## [What you are asked to do]
Find every line of the records that has "config" and return it.

## [Records shown]
-- Opening Marker --
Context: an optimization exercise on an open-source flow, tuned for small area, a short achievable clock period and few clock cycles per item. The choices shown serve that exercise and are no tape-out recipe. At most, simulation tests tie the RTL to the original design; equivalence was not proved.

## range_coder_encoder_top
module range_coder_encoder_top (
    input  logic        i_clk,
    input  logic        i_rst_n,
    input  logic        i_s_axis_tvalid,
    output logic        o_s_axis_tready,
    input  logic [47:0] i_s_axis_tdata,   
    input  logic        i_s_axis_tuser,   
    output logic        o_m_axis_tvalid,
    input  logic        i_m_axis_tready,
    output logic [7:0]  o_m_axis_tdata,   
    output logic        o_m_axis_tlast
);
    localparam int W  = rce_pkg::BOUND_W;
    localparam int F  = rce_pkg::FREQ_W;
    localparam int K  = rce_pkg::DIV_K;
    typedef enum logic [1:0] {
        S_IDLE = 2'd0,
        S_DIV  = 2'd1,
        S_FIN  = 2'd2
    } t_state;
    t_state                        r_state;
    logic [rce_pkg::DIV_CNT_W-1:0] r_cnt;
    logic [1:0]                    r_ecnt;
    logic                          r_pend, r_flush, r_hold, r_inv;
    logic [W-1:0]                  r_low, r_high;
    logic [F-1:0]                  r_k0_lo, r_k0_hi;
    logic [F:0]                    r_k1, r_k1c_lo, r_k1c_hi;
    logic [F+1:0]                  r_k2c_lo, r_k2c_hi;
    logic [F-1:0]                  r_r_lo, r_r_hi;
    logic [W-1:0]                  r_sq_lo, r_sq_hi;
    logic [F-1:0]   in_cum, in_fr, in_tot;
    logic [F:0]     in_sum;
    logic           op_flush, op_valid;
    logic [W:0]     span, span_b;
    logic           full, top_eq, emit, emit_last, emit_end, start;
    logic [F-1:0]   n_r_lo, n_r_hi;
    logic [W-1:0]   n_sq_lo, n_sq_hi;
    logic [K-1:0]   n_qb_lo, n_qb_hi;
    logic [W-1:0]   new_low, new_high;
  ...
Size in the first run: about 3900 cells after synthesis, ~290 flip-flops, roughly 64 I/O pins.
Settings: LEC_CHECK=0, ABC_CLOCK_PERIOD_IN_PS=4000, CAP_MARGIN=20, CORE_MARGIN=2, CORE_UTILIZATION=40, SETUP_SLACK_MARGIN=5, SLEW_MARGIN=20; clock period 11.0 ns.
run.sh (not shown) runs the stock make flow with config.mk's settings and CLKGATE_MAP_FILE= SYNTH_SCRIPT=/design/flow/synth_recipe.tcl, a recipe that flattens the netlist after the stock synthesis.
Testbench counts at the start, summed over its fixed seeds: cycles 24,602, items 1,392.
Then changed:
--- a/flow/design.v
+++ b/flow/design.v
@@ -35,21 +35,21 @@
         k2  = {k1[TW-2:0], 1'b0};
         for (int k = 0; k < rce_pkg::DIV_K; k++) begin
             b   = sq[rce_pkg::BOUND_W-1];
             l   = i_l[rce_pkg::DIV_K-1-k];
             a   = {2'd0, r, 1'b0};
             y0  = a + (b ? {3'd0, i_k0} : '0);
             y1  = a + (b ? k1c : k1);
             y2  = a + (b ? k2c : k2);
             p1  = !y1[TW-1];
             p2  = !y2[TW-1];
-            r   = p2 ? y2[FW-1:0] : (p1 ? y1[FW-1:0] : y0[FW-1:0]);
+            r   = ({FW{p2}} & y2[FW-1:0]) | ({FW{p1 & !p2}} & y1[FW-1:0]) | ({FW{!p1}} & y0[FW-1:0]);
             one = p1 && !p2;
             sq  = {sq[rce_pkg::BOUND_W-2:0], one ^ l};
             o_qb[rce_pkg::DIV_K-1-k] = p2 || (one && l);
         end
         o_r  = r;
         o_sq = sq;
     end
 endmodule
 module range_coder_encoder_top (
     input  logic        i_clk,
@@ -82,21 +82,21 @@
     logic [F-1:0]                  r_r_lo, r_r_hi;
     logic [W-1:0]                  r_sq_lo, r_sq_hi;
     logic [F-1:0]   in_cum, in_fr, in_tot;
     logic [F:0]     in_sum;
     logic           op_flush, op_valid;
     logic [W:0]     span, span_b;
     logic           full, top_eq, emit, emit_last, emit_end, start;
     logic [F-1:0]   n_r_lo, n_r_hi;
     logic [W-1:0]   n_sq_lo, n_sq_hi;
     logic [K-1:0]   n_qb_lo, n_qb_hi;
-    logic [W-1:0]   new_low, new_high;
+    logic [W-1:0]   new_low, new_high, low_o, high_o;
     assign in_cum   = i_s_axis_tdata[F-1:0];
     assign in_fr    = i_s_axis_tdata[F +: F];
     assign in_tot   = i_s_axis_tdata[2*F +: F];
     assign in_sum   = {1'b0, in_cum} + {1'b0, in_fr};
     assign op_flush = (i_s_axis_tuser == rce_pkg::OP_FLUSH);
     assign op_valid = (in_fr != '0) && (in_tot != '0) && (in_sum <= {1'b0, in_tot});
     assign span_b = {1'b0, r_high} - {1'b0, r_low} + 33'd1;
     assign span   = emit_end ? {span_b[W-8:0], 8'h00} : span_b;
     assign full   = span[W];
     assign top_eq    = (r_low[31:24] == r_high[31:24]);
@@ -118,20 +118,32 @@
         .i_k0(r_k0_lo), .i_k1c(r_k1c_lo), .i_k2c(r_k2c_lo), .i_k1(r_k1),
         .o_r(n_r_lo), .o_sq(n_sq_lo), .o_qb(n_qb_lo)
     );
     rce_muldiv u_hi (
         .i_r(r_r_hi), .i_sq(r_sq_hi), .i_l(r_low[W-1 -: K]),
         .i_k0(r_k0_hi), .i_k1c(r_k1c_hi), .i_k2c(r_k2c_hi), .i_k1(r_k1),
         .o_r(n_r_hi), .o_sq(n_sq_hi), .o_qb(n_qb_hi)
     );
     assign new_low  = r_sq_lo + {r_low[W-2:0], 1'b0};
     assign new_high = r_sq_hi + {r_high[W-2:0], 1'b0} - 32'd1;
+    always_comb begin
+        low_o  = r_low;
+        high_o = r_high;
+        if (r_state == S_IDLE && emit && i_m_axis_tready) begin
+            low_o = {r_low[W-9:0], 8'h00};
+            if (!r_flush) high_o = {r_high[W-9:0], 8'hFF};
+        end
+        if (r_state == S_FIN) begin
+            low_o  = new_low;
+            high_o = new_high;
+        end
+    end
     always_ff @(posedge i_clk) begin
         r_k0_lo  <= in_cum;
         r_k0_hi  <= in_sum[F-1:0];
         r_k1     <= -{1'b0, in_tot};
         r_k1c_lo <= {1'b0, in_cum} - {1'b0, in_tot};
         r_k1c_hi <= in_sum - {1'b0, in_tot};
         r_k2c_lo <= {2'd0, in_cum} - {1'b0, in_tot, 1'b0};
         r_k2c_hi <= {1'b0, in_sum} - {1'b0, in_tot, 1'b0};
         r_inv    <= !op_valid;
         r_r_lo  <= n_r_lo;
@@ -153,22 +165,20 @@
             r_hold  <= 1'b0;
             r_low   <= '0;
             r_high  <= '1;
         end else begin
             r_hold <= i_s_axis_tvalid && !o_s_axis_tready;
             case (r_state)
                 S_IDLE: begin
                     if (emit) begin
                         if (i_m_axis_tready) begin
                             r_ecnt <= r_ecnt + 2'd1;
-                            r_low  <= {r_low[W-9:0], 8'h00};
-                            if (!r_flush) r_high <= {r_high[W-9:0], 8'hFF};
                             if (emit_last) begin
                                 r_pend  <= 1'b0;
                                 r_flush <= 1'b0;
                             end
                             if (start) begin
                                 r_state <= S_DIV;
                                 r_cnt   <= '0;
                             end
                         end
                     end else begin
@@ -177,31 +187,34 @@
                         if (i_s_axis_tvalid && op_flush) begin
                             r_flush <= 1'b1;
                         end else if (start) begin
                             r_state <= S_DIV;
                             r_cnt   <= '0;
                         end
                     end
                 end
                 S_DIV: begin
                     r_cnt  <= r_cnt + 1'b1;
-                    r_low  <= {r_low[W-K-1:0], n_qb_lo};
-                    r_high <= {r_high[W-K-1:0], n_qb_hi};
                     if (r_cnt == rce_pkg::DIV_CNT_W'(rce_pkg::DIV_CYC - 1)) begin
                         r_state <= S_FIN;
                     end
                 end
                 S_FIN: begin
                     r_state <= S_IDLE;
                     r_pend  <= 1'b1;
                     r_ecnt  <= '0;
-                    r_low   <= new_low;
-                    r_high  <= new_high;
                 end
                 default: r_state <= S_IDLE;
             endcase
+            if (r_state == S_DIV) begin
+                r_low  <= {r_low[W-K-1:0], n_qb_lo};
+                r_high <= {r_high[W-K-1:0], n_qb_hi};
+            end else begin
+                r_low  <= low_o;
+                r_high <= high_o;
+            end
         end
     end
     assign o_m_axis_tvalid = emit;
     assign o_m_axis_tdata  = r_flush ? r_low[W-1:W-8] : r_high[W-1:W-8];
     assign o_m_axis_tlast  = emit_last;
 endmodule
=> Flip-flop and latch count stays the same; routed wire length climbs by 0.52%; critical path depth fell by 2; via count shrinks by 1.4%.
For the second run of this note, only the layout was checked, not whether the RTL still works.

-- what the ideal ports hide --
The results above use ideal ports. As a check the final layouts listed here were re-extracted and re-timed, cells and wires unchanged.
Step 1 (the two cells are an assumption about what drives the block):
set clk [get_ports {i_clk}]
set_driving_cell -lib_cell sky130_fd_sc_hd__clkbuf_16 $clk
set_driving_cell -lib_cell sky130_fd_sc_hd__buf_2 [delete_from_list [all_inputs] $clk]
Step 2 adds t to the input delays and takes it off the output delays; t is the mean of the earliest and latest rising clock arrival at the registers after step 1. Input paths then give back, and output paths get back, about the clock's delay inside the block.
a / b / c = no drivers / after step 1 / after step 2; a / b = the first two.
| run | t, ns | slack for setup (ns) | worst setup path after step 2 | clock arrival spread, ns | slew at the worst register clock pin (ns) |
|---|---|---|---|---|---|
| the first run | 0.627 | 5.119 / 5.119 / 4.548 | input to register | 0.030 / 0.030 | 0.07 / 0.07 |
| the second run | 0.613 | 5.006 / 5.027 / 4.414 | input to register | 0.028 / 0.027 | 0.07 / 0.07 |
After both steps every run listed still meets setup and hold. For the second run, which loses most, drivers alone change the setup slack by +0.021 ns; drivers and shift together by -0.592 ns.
-- Closing Marker --
-- Opening Marker --
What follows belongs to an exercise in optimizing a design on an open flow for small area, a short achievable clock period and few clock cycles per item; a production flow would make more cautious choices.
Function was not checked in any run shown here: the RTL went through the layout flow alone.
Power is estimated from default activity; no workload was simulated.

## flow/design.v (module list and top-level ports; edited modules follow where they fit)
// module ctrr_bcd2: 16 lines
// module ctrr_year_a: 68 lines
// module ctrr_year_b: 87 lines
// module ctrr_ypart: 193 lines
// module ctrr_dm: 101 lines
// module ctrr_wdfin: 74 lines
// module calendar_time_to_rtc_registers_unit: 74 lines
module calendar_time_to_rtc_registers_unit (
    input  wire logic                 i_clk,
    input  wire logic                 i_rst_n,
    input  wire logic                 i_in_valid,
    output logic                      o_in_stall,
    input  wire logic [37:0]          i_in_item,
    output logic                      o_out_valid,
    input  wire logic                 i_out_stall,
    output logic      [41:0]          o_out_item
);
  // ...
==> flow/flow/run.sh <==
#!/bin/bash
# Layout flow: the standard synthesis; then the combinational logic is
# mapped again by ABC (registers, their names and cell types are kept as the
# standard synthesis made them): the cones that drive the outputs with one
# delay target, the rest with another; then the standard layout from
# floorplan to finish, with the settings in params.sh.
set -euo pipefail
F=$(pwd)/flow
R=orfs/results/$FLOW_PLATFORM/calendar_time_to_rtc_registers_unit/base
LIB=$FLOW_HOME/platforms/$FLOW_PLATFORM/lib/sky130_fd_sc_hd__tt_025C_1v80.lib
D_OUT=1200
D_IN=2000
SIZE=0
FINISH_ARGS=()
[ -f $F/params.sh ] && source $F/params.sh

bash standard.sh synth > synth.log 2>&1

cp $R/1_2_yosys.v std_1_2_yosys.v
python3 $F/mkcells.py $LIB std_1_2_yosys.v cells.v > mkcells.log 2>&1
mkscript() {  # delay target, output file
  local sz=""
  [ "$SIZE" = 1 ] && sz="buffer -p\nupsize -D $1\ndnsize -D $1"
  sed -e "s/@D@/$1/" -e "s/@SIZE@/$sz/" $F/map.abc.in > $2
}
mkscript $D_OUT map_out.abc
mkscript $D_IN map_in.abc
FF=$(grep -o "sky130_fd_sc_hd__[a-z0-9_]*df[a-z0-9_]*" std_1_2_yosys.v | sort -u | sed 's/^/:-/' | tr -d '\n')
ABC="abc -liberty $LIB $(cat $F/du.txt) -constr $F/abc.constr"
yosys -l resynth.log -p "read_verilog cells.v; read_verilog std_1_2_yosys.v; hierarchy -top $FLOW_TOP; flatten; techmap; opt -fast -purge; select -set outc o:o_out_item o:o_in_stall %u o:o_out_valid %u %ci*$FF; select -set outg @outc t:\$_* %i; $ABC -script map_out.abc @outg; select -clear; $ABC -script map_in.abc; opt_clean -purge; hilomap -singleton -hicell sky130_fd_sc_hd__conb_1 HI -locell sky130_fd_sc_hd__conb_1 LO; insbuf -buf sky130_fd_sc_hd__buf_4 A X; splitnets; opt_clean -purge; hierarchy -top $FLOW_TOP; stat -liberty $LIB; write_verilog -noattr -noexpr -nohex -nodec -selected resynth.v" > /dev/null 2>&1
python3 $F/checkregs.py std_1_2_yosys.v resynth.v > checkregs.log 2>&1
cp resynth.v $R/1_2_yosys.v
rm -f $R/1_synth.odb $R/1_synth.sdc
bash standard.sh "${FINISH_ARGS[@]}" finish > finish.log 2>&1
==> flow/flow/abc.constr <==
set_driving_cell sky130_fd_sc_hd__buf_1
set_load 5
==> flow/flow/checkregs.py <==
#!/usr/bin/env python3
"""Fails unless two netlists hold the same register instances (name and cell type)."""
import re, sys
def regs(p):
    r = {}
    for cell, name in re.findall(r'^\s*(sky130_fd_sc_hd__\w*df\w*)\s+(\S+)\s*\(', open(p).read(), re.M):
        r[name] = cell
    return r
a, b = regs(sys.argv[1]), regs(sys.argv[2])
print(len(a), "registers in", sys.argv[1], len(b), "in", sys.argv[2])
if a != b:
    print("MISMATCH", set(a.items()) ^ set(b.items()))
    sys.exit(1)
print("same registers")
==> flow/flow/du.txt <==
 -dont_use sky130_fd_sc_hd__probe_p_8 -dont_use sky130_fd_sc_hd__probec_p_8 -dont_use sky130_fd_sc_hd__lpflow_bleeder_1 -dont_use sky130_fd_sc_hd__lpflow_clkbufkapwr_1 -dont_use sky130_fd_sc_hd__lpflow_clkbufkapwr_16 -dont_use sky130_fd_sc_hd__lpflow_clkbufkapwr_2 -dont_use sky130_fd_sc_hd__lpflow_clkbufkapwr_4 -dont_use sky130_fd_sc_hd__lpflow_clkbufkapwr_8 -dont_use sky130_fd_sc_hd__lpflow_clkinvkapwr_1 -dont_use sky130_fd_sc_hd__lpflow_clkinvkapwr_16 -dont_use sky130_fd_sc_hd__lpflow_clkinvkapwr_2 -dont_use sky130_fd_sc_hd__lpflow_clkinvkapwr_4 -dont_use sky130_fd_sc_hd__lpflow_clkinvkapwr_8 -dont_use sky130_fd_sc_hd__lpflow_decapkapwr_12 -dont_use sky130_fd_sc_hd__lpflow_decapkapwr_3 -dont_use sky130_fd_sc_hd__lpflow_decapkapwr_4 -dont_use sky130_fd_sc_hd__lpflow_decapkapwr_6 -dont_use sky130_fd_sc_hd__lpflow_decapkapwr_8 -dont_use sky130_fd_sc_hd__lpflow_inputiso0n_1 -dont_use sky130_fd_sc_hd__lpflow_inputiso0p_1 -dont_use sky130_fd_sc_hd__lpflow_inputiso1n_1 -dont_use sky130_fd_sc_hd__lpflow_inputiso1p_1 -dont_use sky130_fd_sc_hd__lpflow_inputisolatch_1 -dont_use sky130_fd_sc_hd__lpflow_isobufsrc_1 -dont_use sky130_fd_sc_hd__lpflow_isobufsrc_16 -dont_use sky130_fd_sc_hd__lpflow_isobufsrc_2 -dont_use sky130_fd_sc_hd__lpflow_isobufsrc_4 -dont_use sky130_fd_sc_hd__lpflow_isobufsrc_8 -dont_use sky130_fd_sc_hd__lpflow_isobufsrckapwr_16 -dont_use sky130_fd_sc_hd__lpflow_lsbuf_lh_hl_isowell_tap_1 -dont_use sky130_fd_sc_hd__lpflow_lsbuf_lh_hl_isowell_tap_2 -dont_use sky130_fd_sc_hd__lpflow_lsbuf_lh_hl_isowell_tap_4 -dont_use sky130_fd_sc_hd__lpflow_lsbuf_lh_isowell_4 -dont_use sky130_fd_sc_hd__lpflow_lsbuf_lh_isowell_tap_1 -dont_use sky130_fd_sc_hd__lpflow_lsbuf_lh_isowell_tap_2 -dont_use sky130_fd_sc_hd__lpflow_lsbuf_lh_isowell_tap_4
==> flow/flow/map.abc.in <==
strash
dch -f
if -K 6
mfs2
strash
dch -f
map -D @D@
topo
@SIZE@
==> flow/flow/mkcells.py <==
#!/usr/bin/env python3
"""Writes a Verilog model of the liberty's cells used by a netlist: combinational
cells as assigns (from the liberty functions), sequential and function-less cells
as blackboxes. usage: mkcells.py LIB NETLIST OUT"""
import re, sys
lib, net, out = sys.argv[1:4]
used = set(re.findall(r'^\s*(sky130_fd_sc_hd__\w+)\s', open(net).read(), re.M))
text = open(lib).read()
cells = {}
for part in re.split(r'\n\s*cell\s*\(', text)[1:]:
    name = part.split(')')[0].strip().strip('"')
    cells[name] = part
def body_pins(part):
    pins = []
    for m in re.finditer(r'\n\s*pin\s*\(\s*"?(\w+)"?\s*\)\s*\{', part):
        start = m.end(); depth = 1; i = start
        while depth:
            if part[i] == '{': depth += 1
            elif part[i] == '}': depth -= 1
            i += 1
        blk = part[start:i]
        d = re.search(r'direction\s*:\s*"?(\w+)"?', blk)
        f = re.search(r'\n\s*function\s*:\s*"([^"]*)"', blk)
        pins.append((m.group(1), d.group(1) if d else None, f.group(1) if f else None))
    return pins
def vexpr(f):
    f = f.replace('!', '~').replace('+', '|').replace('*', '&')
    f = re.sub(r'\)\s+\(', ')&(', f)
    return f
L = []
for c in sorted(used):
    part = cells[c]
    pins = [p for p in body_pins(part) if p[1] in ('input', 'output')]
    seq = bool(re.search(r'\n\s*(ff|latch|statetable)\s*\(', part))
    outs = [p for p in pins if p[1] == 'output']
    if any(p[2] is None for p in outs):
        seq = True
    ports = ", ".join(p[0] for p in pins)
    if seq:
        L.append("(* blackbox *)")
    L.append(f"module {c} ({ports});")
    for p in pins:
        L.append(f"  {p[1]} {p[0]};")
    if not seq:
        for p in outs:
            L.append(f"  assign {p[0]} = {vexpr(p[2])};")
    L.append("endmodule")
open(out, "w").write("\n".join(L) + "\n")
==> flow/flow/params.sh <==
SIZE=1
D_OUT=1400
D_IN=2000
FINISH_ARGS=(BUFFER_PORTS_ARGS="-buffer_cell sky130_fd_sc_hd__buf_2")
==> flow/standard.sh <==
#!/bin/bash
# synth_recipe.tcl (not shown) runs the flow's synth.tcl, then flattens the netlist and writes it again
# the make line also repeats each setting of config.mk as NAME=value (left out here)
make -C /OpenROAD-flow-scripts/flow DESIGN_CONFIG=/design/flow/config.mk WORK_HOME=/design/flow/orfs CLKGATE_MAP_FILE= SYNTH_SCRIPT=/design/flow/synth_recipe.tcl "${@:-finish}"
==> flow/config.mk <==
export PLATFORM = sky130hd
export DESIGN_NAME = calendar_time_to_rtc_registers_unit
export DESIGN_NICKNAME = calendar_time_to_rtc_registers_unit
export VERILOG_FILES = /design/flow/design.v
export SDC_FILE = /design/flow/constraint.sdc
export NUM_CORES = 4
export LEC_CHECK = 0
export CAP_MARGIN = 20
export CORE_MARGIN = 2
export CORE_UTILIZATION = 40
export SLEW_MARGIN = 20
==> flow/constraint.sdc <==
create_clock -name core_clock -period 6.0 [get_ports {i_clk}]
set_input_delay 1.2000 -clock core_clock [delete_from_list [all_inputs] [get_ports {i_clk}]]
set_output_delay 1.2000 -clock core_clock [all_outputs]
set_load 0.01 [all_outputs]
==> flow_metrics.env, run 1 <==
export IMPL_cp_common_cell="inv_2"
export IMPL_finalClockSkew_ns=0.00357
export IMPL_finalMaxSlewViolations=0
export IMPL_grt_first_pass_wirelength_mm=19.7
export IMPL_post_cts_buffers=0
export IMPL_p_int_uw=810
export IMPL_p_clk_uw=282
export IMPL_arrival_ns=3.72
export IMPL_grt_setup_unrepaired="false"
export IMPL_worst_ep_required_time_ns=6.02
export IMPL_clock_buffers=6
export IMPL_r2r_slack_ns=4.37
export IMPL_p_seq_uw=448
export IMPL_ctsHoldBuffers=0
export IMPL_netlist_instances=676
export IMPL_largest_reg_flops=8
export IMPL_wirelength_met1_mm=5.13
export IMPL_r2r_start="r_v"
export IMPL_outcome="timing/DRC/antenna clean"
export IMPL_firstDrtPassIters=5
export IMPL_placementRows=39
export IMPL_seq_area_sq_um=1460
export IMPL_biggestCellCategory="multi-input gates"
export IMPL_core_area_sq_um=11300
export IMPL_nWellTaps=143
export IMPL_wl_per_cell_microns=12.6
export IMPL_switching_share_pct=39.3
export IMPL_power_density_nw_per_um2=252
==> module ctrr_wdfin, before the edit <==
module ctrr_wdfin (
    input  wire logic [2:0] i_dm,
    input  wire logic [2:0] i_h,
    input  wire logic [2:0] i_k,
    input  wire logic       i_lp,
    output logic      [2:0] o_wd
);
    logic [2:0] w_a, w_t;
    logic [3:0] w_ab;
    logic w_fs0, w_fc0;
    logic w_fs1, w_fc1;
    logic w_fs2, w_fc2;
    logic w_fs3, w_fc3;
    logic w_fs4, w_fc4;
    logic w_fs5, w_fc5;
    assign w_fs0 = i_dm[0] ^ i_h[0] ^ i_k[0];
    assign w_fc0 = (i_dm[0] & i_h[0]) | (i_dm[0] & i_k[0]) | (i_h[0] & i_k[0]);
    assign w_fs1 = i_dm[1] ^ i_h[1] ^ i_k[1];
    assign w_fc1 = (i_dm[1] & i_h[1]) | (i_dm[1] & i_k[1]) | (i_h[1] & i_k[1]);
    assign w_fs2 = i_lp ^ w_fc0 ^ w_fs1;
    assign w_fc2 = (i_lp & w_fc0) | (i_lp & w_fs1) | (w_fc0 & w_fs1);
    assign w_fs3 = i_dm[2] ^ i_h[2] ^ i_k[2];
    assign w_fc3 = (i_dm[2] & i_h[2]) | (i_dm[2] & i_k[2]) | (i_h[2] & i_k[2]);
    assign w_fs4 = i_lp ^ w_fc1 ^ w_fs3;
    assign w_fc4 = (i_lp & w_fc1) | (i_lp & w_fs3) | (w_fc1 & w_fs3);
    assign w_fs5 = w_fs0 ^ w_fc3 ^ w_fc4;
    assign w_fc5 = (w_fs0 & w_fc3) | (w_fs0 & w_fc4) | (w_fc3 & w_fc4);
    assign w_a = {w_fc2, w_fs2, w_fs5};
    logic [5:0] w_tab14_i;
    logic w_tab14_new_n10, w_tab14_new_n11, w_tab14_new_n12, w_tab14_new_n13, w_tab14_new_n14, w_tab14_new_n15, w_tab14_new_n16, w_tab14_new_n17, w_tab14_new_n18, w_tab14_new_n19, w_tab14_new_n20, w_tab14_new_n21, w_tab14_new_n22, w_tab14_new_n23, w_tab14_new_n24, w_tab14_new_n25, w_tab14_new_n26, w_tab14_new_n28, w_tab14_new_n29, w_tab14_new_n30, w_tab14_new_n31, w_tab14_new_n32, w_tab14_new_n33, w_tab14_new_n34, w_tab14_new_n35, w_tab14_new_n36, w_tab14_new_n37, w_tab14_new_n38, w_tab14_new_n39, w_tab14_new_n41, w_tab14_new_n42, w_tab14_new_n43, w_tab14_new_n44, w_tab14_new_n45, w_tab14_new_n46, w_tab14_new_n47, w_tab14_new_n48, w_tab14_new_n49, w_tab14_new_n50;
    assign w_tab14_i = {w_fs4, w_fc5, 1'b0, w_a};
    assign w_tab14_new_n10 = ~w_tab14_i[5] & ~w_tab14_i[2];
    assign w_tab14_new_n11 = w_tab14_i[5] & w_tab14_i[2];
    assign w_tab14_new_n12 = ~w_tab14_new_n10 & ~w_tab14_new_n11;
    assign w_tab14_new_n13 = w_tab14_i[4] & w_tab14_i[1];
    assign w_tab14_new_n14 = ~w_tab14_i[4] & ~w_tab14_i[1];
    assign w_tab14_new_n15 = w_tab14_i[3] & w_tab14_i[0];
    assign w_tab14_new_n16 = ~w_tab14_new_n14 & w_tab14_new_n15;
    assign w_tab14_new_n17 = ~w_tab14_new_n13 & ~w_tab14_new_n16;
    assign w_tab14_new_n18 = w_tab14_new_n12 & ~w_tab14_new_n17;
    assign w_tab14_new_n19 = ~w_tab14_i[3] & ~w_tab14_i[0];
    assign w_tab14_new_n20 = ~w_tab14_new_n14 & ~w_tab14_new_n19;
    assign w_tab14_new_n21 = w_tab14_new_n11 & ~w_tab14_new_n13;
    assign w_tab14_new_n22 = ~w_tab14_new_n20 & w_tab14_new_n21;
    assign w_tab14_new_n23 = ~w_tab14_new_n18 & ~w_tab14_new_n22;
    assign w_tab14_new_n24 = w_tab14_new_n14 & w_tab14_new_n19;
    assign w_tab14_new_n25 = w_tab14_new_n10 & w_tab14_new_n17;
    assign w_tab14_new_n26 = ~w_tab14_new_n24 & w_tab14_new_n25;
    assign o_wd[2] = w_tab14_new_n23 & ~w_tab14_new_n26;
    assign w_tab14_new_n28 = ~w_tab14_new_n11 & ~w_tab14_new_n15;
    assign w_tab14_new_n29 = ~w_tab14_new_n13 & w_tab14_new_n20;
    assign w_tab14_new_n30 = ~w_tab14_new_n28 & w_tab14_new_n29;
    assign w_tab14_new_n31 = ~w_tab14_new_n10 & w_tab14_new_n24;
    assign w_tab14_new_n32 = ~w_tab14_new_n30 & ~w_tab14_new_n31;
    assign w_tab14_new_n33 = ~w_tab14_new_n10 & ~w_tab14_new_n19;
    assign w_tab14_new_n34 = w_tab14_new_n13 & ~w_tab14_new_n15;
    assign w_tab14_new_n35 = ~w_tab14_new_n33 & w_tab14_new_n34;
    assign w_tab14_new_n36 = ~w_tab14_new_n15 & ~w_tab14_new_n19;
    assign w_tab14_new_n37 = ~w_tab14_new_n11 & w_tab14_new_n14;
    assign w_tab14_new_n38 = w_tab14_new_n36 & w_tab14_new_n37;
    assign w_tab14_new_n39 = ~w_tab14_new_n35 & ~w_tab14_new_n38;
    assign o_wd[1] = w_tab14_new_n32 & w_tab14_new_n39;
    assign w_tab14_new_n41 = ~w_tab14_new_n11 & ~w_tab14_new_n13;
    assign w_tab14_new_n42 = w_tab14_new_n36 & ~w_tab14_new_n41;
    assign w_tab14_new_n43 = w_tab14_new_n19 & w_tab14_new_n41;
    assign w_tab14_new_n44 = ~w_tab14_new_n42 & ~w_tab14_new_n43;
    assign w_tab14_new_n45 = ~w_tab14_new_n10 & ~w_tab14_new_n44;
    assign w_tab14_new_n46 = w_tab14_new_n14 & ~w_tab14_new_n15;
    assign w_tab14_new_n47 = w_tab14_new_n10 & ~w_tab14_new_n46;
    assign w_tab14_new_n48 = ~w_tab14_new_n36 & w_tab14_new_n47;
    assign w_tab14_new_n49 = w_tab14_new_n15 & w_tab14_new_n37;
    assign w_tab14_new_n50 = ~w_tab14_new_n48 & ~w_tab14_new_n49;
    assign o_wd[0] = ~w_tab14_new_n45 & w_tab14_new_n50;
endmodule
-- Closing Marker --
## [Solution]
run.sh (not shown) runs the stock make flow with config.mk's settings and CLKGATE_MAP_FILE= SYNTH_SCRIPT=/design/flow/synth_recipe.tcl, a recipe that flattens the netlist after the stock synthesis.
# the make line also repeats each setting of config.mk as NAME=value (left out here)
make -C /OpenROAD-flow-scripts/flow DESIGN_CONFIG=/design/flow/config.mk WORK_HOME=/design/flow/orfs CLKGATE_MAP_FILE= SYNTH_SCRIPT=/design/flow/synth_recipe.tcl "${@:-finish}"
==> flow/config.mk <==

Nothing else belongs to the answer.